Numpy: views vs copy by slicing
Solution 1:
The accepted answer by John Zwinck is actually false (I just figured this out the hard way!). The problem in the question is a combination of doing "l-value indexing" with numpy's fancy indexing. The following doc explains exactly this case
https://scipy-cookbook.readthedocs.io/items/ViewsVsCopies.html
in the section "But fancy indexing does seem to return views sometimes, doesn't it?"
Edit:
To summarize the above link:
Whether a view or a copy is created is determined by whether the indexing can be represented as a slice.
Exception: If one does "fancy indexing" then always a copy is created. Fancy indexing is something like a[[1,2]].
Exception to the exception: If one does l-value indexing (i.e. the indexing happens left of the =
sign), then the rule for when a view or a copy are created doesn't apply anymore (though see below for a further exception). The python interpreter will directly assign the values to the left hand side without creating a copy or a view.
To prove that a copy is created in both cases, you can do the operation in two steps:
>>> a = np.arange(12).reshape(3, 4)
>>> b = a[0:3:2, :][:, [0, 2]]
>>> b[:] = 100
>>> a
array([[ 0, 1, 2, 3],
[ 4, 5, 6, 7],
[ 8, 9, 10, 11]])
and
>>> b = a[:, [0, 2]][0:3:2, :]
>>> b[:] = 0
>>> a
array([[ 0, 1, 2, 3],
[ 4, 5, 6, 7],
[ 8, 9, 10, 11]])
Just as an aside, the question by the original poster is the exact problem stated at the end of the scipy-cookbook link above. There is no solution given in the book. The tricky thing about the question is that there are two indexing operations done in a row.
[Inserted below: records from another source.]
$ cat src/rtl/vga_vram_arbiter_pkg.sv
// Shared VGA/VRAM constants and the arbiter grant encoding.
// The module parameter defaults are taken from the constants below.
package vga_vram_arbiter_pkg;

    localparam int VGA_HOR_SIZE    = 10;
    localparam int VGA_VER_SIZE    = 10;
    localparam int VRAM_ADDR_W     = 19;
    localparam int VRAM_PIX_W      = 8;
    localparam int VRAM_WORDS      = 307200;
    localparam int VRAM_FIFO_DEPTH = 4;

    // Who owns the RAM port this cycle, and what the host head entry does with it.
    typedef enum logic [2:0] {
        GNT_IDLE,
        GNT_DISP,
        GNT_HOST_WR,
        GNT_HOST_RD,
        GNT_HOST_OOB_RD,
        GNT_HOST_DROP
    } grant_t;

endpackage

$ cat src/rtl/vga_req_fifo.sv
// In-order synchronous FIFO for host requests. The head entry is shown on pop_data.
// An entry pushed in one cycle can be popped in the next cycle at the earliest.
module vga_req_fifo #(
    parameter int WIDTH      = 28,
    parameter int FIFO_DEPTH = 4
) (
    input  logic                          clk,
    input  logic                          reset,
    input  logic                          push,
    input  logic [WIDTH-1:0]              push_data,
    input  logic                          pop,
    output logic [WIDTH-1:0]              pop_data,
    output logic                          full,
    output logic                          empty,
    output logic [$clog2(FIFO_DEPTH):0]   count
);

    localparam int PTR_W = $clog2(FIFO_DEPTH);
    localparam int CNT_W = PTR_W + 1;

    logic [WIDTH-1:0] mem [FIFO_DEPTH];
    logic [PTR_W-1:0] wr_ptr;
    logic [PTR_W-1:0] rd_ptr;
    logic             do_push;
    logic             do_pop;

    assign full     = (count == CNT_W'(FIFO_DEPTH));
    assign empty    = (count == '0);
    assign do_push  = push & ~full;
    assign do_pop   = pop & ~empty;
    assign pop_data = mem[rd_ptr];

    // NOTE: storage is deliberately not reset; only the pointers and count say which slots hold data.
    always_ff @(posedge clk) begin
        if (do_push) begin
            mem[wr_ptr] <= push_data;
        end
    end

    // NOTE: sequential state uses <= so every register samples pre-edge values regardless of block order.
    always_ff @(posedge clk) begin
        if (!reset) begin
            wr_ptr <= '0;
            rd_ptr <= '0;
            count  <= '0;
        end else begin
            if (do_push) wr_ptr <= wr_ptr + 1'b1;
            if (do_pop)  rd_ptr <= rd_ptr + 1'b1;
            case ({do_push, do_pop})
                2'b10:   count <= count + 1'b1;
                2'b01:   count <= count - 1'b1;
                default: count <= count;
            endcase
        end
    end

endmodule

$ cat src/rtl/vga_vram_arbiter.sv
// Single-port VRAM arbiter: display scan-out reads win whenever the next pixel is
// visible; queued host reads/writes drain only during blanking.
module vga_vram_arbiter
    import vga_vram_arbiter_pkg::*;
#(
    parameter int HOR_SIZE   = VGA_HOR_SIZE,
    parameter int VER_SIZE   = VGA_VER_SIZE,
    parameter int ADDR_W     = VRAM_ADDR_W,
    parameter int PIX_W      = VRAM_PIX_W,
    parameter int FIFO_DEPTH = VRAM_FIFO_DEPTH,
    parameter int VRAM_WORDS = vga_vram_arbiter_pkg::VRAM_WORDS
) (
    input  logic                clk,
    input  logic                reset,
    input  logic [HOR_SIZE-1:0] next_col,
    input  logic [VER_SIZE-1:0] next_row,
    input  logic                visible_next,
    output logic [PIX_W-1:0]    pix_data,
    input  logic                req_valid,
    output logic                req_ready,
    input  logic                req_we,
    input  logic [ADDR_W-1:0]   req_addr,
    input  logic [PIX_W-1:0]    req_wdata,
    output logic                resp_valid,
    output logic [PIX_W-1:0]    resp_rdata,
    output logic                vram_en,
    output logic                vram_we,
    output logic [ADDR_W-1:0]   vram_addr,
    output logic [PIX_W-1:0]    vram_wdata,
    input  logic [PIX_W-1:0]    vram_rdata
);

    localparam int                ENTRY_W   = 1 + ADDR_W + PIX_W;
    localparam int                CNT_W     = $clog2(FIFO_DEPTH) + 1;
    localparam logic [ADDR_W:0]   WORDS_LIM = (ADDR_W + 1)'(VRAM_WORDS);

    grant_t              grant;
    logic                fifo_push;
    logic                fifo_pop;
    logic                fifo_full;
    logic                fifo_empty;
    logic [CNT_W-1:0]    fifo_count;
    logic [ENTRY_W-1:0]  head;
    logic                head_we;
    logic [ADDR_W-1:0]   head_addr;
    logic [PIX_W-1:0]    head_wdata;
    logic                head_in_range;

    logic [ADDR_W-1:0]   scan_q;
    logic [ADDR_W-1:0]   scan_addr;
    logic                frame_start;

    logic [ADDR_W-1:0]   addr_q;
    logic [PIX_W-1:0]    wdata_q;
    logic                disp_rd_q;
    logic                host_rd_q;
    logic                host_oob_q;
    logic [PIX_W-1:0]    resp_rdata_q;

    // ---------------- host request FIFO ----------------
    assign req_ready = reset & (fifo_count < CNT_W'(FIFO_DEPTH));
    assign fifo_push = req_valid & req_ready & ~fifo_full;

    vga_req_fifo #(
        .WIDTH      (ENTRY_W),
        .FIFO_DEPTH (FIFO_DEPTH)
    ) u_req_fifo (
        .clk       (clk),
        .reset     (reset),
        .push      (fifo_push),
        .push_data ({req_we, req_addr, req_wdata}),
        .pop       (fifo_pop),
        .pop_data  (head),
        .full      (fifo_full),
        .empty     (fifo_empty),
        .count     (fifo_count)
    );

    assign head_we       = head[ENTRY_W-1];
    assign head_addr     = head[PIX_W +: ADDR_W];
    assign head_wdata    = head[PIX_W-1:0];
    assign head_in_range = ({1'b0, head_addr} < WORDS_LIM);

    // ---------------- scan address ----------------
    // The frame clear acts in the same cycle, so pixel (0,0) is read from address 0.
    assign frame_start = (next_col == '0) && (next_row == '0);
    assign scan_addr   = frame_start ? '0 : scan_q;

    always_ff @(posedge clk) begin
        if (!reset) begin
            scan_q <= '0;
        end else if (visible_next) begin
            scan_q <= scan_addr + ADDR_W'(1);
        end else begin
            scan_q <= scan_addr;
        end
    end

    // ---------------- grant ----------------
    // NOTE: every always_comb output gets a default first so no path leaves it unassigned (no latch).
    always_comb begin
        grant    = GNT_IDLE;
        fifo_pop = 1'b0;
        if (reset) begin
            if (visible_next) begin
                grant = GNT_DISP;
            end else if (!fifo_empty) begin
                fifo_pop = 1'b1;
                if (head_in_range) grant = head_we ? GNT_HOST_WR   : GNT_HOST_RD;
                else               grant = head_we ? GNT_HOST_DROP : GNT_HOST_OOB_RD;
            end
        end
    end

    always_comb begin
        vram_en    = 1'b0;
        vram_we    = 1'b0;
        vram_addr  = addr_q;
        vram_wdata = wdata_q;
        case (grant)
            GNT_DISP: begin
                vram_en   = 1'b1;
                vram_addr = scan_addr;
            end
            GNT_HOST_WR: begin
                vram_en    = 1'b1;
                vram_we    = 1'b1;
                vram_addr  = head_addr;
                vram_wdata = head_wdata;
            end
            GNT_HOST_RD: begin
                vram_en   = 1'b1;
                vram_addr = head_addr;
            end
            default: ;
        endcase
    end

    // ---------------- read return ----------------
    assign pix_data   = (reset && disp_rd_q) ? vram_rdata : '0;
    assign resp_valid = reset & (host_rd_q | host_oob_q);

    always_comb begin
        resp_rdata = resp_rdata_q;
        if (!reset)          resp_rdata = '0;
        else if (host_rd_q)  resp_rdata = vram_rdata;
        else if (host_oob_q) resp_rdata = '0;
    end

    always_ff @(posedge clk) begin
        if (!reset) begin
            addr_q       <= '0;
            wdata_q      <= '0;
            disp_rd_q    <= 1'b0;
            host_rd_q    <= 1'b0;
            host_oob_q   <= 1'b0;
            resp_rdata_q <= '0;
        end else begin
            addr_q       <= vram_addr;
            wdata_q      <= vram_wdata;
            disp_rd_q    <= (grant == GNT_DISP);
            host_rd_q    <= (grant == GNT_HOST_RD);
            host_oob_q   <= (grant == GNT_HOST_OOB_RD);
            resp_rdata_q <= resp_rdata;
        end
    end

endmodule
$ cat config.mk
export PLATFORM = sky130hd
export DESIGN_NAME = vga_vram_arbiter
export DESIGN_NICKNAME = d
export VERILOG_FILES = /design/src/rtl/vga_vram_arbiter_pkg.sv /design/src/rtl/vga_req_fifo.sv /design/src/rtl/vga_vram_arbiter.sv
export SDC_FILE = /design/constraint.sdc
export NUM_CORES = 1
export LEC_CHECK = 0
export ABC_AREA = 0
export CAP_MARGIN = 20
export CORE_AREA = 10 10 147 149
export CTS_CLUSTER_DIAMETER = 80
export DETAILED_ROUTE_END_ITERATION = 7
export DIE_AREA = 0 0 157 159
export PLACE_DENSITY_LB_ADDON = 0.15
export SLEW_MARGIN = 25
export SYNTH_ARGS = -nofsm -noshare
export SYNTH_HDL_FRONTEND = slang
export SYNTH_SLANG_ARGS = --single-unit
export TNS_END_PERCENT = 10
$ cat constraint.sdc
create_clock -name clk -period 2.7 [get_ports clk]
set_input_delay 0.54 -clock clk [delete_from_list [all_inputs] [get_ports clk]]
set_output_delay 0.54 -clock clk [all_outputs]
set_load 0.01 [all_outputs]
* After elaboration in Yosys (flattened, before gate mapping)
Memories as Yosys holds them, arrays and structs flattened. A register that Yosys moved wholly into a read port is not among the register bits.
Cells that the tools add are included.
Widths: inputs -> output; s select.
** Storage, ports and cells
- Flip-flop bits (word level) :: 64
- Bits in writable memories :: 112
- Input bits :: 60
- Output and inout port bits :: 47
- Logic and storage cells :: 66
- Memories kept :: 1
** Cells by class
- Add/subtract/negate cells :: 5
- Magnitude comparators :: 2
- Eq/ne operators :: 7
- Multiplexer cells :: 24
- Bitwise gates (word level) :: 9
- Reduce and logical (&&, ||, !) cells :: 8
** Memories
- u_req_fifo.mem :: words 4, width 28, read ports 1, clocked after memory_dff 1, write ports 1, line vga_req_fifo.sv:21 : logic [WIDTH-1:0] mem [FIFO_DEPTH];
** Operators by type and width (number)
- $mux 8 :: 5
- $mux 19 :: 2
- $pmux 19 s2 :: 1
- $logic_not 10->1 :: 2
- $add 19x1->19 const B :: 1
- $lt 19x19->1 const B :: 1
- $mux 3 :: 4
- $mux 1 :: 9
- $and 1x1->1 :: 6
- $eq 3x2->1 const B :: 2
- $eq 3x3->1 const B :: 2
- $pmux 3 s2 :: 1
- $add 2x1->2 const B :: 2
- $mux 2 :: 2
- $add 3x1->3 const B :: 1
- $eq 3x1->1 const B :: 1
- $logic_not 3->1 :: 1
- $lt 3x3->1 const B :: 1
- $reduce_or 3->1 :: 1
- $sub 3x1->3 const B :: 1
- $eq 2x1->1 const B :: 1
- $eq 2x2->1 const B :: 1
- $logic_and 1x1->1 :: 2
- $not 1->1 :: 2
- 3 further kinds :: 3

* Logic depth before layout (Yosys ltp)
- Word-level depth :: 8
- Mapped depth :: 11
- Mapped depth without buffers :: 10

* By module
A second synthesis with hierarchy kept.
** Unflattened totals
- Cells, all modules :: 536
- Area, all modules :: 7569.8 um2
** Modules (own cells, without submodules)
- vga_req_fifo :: times used 1, cells each 200, area each 4554.4 um2, seq. area each 3543.4 um2
- vga_vram_arbiter :: times used 1, cells each 336, area each 3015.4 um2, seq. area each 1141.1 um2

* Least setup slack after synthesis
Ideal clock, no wire load.
- Kind :: register -> output
- From :: register (tool-made name)
- To :: output vram_wdata[0]
- Data arrival time :: 2.093 ns
- Data required time :: 2.160 ns
- Setup slack :: 0.067 ns
- Cell stages (with the launch flop) :: 7
- Buffers on the path :: 2
- Cell sequence :: dfxtp_1 -> buf_6 -> mux4_2 -> and2_1 -> a2111oi_4 -> buf_4 -> o21ai_0
** RTL lines
- to (decl) :: line vga_vram_arbiter.sv:29 : output logic [PIX_W-1:0] vram_wdata,

==> results.json <==
{
  "ys_types": 47,
  "antenna_found_initial": 1,
  "ys_seq_area_share_pct": 65.2,
  "syn_avg_cell_area_sq_um": 13.9,
  "period_needed_ns": 3.20,
  "async_flop_share_pct": 0,
  "layout_common_cells": "edfxtp_1, clkdlybuf4s50_1, dfxtp_1",
  "slew_headroom_pct": 42.1,
  "path_max_fanout": 6,
  "finClkSkew_ns": 0.0106,
  "cpPeakStageDelay_ns": 0.52,
  "ys.flop_type": "edfxtp_1",
  "worstPathCellList": "buf_12 > mux4_2 > o21a_4 > a2111oi_4 > buf_4 > buf_12 > buf_8 > o21ai_2 > buf_2",
  "syn_inst": 517,
  "slowest_stage": "mux4_2",
  "worst_pin_slew_ns": 0.866,
  "cts_root_buf": "clkbuf_16",
  "place_hpwl_um": 12100,
  "critPathRequiredTime_ns": 2.16,
  "finalSetupTns_ns": -12.89,
  "timing.fmax_mhz": 312,
  "rsz0062_at_grt": "yes",
  "grt_start_max_net_pins": 29,
  "critPathKind": "reg2out",
  "grt_pass1_vias": 5084,
  "hold_viol_final": 0,
  "core_sq_um": 18600,
  "yosys_register_bits": 178,
  "total_power_mw": 6.20,
  "max_cap_violations": 0,
  "ys.warnings.count": 0,
  "grt-ovfl-total": 0,
  "vias_per_cell": 5.05,
  "violations": "negative setup slack",
  "critPathMostFrequentCell": "buf_12",
  "rows": 50,
  "whs_ns": 0.455,
  "dp_slack_ns": -0.633,
  "leakage_nw": 3.91,
  "cts_tree": "yes",
  "cts_hold_buf": 0,
  "status": "finished, violations left",
  "htreeDepth": 4,
  "io_pins": 107,
  "drv_slew": 0,
  "routed_wl_um": 17500,
  "arrival_ns": 2.66,
  "syn_area_sq_um": 7190,
  "endpoint_kind": "primary output",
  "synth_edf_count": 112,
  "utilization_pct": 53.4,
  "final_nets": 769,
  "die_area_sq_um": 25000,
  "cts_buffers": 17,
  "die_w_um": 157,
  "io_buffers": 106,
  "area_growth_pct": 38.1,
  "final_common_cell": "edfxtp_1",
  "worst-path-buf-inv": 5,
  "cts_buffer_depth": 2,
  "path_clk_slew_ns": 0.06,
  "crit_family": "buffers and inverters",
  "grt_pass1_wl_um": 27100,
  "hp-class": "reg2reg",
  "vias": 4791,
  "post_drt_wl_per_cell_um": 18.4,
  "cts_num_sinks": 178,
  "drive_above_1_share_pct": 28.7,
  "firstDrtPassIters": 4,
  "start_util_pct": 38.7,
  "timing.final.crit_share_pct": 119,
  "gr-usage-all-layers_pct": 14.0,
  "num_antenna_cells": 0,
  "drt_iter0_markers": 198,
  "antenna_left": 0,
  "dieHeight_um": 159,
  "drc": 0,
  "globalplace.congestion": 0.808,
  "clock_latency_ns": 0.42,
  "worst_setup_path_start_kind": "register",
  "setup_viol": 29,
  "fin_ws_ns": -0.502,
  "vdd.ir_drop.worst_uv": 911,
  "syn_nets": 584,
  "pwr_density_cell_nw_per_um2": 625
}
-- worst paths after layout --
| kind | cells past startpoint | start | to | slack (ns) |
|---|---|---|---|---|
| max | 9 | register | vram_wdata[4] | -0.50 |
| min | 1 | addr_q[14]$_SDFF_PN0_ | addr_q[14]$_SDFF_PN0_ | 0.45 |
| max reg2reg | 8 | register | addr_q[10]$_SDFF_PN0_ | 0.36 |
| min reg2reg | 1 | addr_q[14]$_SDFF_PN0_ | addr_q[14]$_SDFF_PN0_ | 0.45 |
-- power breakdown --
part | internal [mW] | switching (mW)
logic | 0.354 | 0.313
registers | 2.97 | 0.0314
clock network | 1.45 | 1.08
-- repair_timing --
item	CTS	global route
setup buffers	10	2
pin swaps	27	10
setup endpoints to repair	39	40
resized for setup	157	28
gates cloned	4	1
-- routing by layer --
| metal | track usage [%] | wire, um | vias to the layer above |
|---|---|---|---|
| met4 | 3.43 | 153 | 2 |
| met1 | 16.8 | 7660 | 2356 |
| li1 | - | - | 2315 |
| met5 | 0 | 13 | - |
| met3 | 5.32 | 1080 | 15 |
| met2 | 23.1 | 8550 | 103 |
-- sequential cells by signal, summed over array words and instances (netlist names), named ones only --
name               flops
host_rd_q              1
host_oob_q             1
disp_rd_q              1
addr_q                19
u_req_fifo.count       3
u_req_fifo.mem       112
wdata_q                8
u_req_fifo.wr_ptr      2
u_req_fifo.rd_ptr      2
scan_q                19
resp_rdata_q           8
-- metrics by stage --
stage	std cells	instance area [sq um]
after detailed placement	902	9050
after CTS	948	9820
after global placement	902	9050
after global routing	949	9930
after floorplan	517	7190
final	949	9930
-- Yosys cell counts (8+ instances only) --
| library cell | number | area, sq um |
|---|---|---|
| and2_1 | 8 | 50.1 |
| xnor2_1 | 12 | 105 |
| a21o_1 | 24 | 180 |
| clkbuf_1 | 14 | 52.6 |
| edfxtp_1 | 112 | 3360 |
| o21ai_0 | 8 | 40.0 |
| inv_1 | 25 | 93.8 |
| dfxtp_1 | 66 | 1320 |
| a21oi_1 | 8 | 40.0 |
| xor2_1 | 10 | 87.6 |
| nand3_1 | 12 | 60.1 |
| a22o_1 | 11 | 96.3 |
| and3_1 | 16 | 100 |
| mux4_2 | 28 | 631 |
| nand2_1 | 24 | 90.1 |
| nor2_1 | 51 | 191 |
| o31ai_1 | 9 | 67.6 |
-- layout make-up --
type | instances | area (sq um)
inverter | 26 | 97.6
fill | 1545 | 8650
clock inverter | 13 | 169
clock buffer | 19 | 453
tap | 234 | 293
timing repair buffer | 189 | 1790
sequential | 178 | 4690
multi-input combinational | 290 | 2440
-- logic make-up after synthesis --
family	count (synthesis)	share of synthesized area, %
compound gates	89	9.40
xor+xnor	22	2.68
fa+ha+maj	7	1.32
buf+inv	49	2.96
flops	178	65.2
mux	28	8.78
simple gates	144	9.66
No activity file was read; power rests on OpenSTA's default activity.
Exception to the exception to the exception: If there are two indexing operations done in a row on the left hand side (as is the case in this question), the direct assignment in l-value indexing only works if the first indexing operation can be represented as a slice. Otherwise a copy has to be created even though it is l-value indexing.
Solution 2:
All that matters is whether you slice by rows or by columns. Slicing by rows can return a view because it is a contiguous segment of the original array. Slicing by column must return a copy because it is not a contiguous segment. For example:
A1 A2 A3
B1 B2 B3
C1 C2 C3
By default, it is stored in memory this way:
A1 A2 A3 B1 B2 B3 C1 C2 C3
So if you want to choose every second row, it is:
[A1 A2 A3] B1 B2 B3 [C1 C2 C3]
That can be described as {start: 0, size: 3, stride: 6}
.
But if you want to choose every second column:
[A1] A2 [A3 B1] B2 [B3 C1] C2 [C3]
And there is no way to describe that using a single start, size, and stride. So there is no way to construct such a view.
If you want to be able to view every second column instead of every second row, you can construct your array in column-major aka Fortran order instead:
np.array(a, order='F')
Then it will be stored as such:
A1 B1 C1 A2 B2 C2 A3 B3 C3
Solution 3:
This is my understanding, for your reference
a[0:3:2, :] # basic indexing, a view
... = a[0:3:2, :][:, [0, 2]] # getitme version, a copy,
# because you use advanced
# indexing [:,[0,2]]
a[0:3:2, :][:, [0, 2]] = ... # howver setitem version is
# like a view, setitem version
# is different from getitem version,
# this is not c++
a[:, [0, 2]] # getitem version, a copy,
# because you use advanced indexing
a[:, [0, 2]][0:3:2, :] = 0 # the copy is modied,
# but a keeps unchanged.
If I have any misunderstanding, please point it out.